* _Activity_
When the string "depth" occurs in a line of the records, show that line.

BEGIN

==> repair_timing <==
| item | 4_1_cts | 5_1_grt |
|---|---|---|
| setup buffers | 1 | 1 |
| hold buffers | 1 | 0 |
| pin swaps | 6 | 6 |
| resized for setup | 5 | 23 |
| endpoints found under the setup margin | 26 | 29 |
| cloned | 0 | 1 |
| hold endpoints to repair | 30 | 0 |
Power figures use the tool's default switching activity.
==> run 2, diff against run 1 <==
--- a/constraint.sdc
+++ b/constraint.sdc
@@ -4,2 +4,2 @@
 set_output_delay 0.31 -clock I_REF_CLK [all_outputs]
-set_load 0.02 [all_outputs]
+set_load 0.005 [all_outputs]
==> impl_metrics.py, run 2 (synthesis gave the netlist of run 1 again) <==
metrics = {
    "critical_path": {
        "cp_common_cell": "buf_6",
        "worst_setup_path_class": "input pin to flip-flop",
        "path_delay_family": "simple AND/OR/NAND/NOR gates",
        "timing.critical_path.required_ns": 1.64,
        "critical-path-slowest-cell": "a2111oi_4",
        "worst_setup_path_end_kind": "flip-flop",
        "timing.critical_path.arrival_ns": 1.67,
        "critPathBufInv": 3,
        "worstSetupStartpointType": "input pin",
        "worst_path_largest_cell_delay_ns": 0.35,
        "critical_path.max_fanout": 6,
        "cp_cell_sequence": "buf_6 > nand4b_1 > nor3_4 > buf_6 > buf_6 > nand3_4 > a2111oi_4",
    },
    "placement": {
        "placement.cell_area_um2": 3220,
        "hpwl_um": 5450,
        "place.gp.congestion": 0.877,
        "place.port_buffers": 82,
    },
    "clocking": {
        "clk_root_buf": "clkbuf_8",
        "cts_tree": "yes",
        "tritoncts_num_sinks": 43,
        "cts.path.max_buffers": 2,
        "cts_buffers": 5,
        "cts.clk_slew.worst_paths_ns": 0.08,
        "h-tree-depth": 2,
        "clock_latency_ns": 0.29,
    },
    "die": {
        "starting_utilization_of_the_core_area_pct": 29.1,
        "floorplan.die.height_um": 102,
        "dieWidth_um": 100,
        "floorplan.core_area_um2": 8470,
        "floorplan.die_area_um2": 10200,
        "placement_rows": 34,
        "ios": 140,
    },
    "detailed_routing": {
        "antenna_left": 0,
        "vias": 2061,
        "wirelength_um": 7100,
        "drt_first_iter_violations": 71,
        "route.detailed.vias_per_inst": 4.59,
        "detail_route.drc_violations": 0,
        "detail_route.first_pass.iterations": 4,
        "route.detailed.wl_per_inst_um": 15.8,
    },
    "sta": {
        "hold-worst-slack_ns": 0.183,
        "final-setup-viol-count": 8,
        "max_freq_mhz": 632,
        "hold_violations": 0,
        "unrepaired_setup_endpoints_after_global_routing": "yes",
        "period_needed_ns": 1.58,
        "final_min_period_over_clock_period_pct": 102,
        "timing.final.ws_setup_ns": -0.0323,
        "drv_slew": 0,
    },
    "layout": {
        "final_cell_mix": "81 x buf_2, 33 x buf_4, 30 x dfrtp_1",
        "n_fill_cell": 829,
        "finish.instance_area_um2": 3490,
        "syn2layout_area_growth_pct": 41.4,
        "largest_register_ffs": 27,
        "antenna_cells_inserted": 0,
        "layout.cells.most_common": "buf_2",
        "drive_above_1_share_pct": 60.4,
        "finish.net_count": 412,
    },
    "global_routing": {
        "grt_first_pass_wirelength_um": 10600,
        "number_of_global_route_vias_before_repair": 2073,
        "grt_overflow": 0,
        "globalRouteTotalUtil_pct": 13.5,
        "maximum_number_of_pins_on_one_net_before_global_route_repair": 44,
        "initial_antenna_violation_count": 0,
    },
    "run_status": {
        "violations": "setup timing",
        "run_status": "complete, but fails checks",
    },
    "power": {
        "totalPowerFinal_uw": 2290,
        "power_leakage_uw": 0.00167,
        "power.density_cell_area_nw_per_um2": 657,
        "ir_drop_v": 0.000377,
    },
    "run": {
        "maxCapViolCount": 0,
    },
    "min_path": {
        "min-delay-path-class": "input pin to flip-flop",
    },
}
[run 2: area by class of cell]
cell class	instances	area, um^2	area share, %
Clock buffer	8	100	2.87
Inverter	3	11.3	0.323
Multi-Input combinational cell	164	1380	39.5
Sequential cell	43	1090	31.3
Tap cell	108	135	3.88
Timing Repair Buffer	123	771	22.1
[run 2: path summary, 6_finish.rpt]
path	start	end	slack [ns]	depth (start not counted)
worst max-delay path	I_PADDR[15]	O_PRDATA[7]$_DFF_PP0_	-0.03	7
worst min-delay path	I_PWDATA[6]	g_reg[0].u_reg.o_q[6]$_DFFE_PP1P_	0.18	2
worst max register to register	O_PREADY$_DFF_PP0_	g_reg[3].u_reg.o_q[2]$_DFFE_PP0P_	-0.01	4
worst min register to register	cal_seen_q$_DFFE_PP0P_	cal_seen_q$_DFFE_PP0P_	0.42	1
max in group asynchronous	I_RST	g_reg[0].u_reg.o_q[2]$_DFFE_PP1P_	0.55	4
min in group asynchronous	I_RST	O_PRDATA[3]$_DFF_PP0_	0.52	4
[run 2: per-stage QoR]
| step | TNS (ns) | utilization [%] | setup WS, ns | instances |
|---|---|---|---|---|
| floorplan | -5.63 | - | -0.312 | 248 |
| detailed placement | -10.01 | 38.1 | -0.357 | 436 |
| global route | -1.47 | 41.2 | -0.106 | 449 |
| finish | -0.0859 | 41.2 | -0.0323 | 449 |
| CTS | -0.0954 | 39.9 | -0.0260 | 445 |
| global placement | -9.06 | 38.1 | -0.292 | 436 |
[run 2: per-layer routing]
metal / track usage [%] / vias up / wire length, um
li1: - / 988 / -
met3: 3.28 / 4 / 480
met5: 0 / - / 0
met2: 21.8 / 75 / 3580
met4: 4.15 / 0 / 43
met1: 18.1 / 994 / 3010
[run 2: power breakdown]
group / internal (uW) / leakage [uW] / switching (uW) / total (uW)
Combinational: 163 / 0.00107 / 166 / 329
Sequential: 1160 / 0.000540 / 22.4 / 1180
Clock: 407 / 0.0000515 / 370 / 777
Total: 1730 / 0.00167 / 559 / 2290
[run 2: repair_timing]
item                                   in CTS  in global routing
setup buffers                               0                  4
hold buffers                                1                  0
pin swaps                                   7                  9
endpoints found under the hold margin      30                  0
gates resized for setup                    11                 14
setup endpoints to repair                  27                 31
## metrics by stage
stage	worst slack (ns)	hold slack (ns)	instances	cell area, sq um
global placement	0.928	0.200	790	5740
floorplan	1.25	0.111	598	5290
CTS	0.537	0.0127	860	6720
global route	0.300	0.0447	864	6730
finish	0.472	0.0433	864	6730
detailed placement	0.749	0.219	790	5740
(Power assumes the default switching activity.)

END

* _Response area_
        "h-tree-depth": 2,
path	start	end	slack [ns]	depth (start not counted)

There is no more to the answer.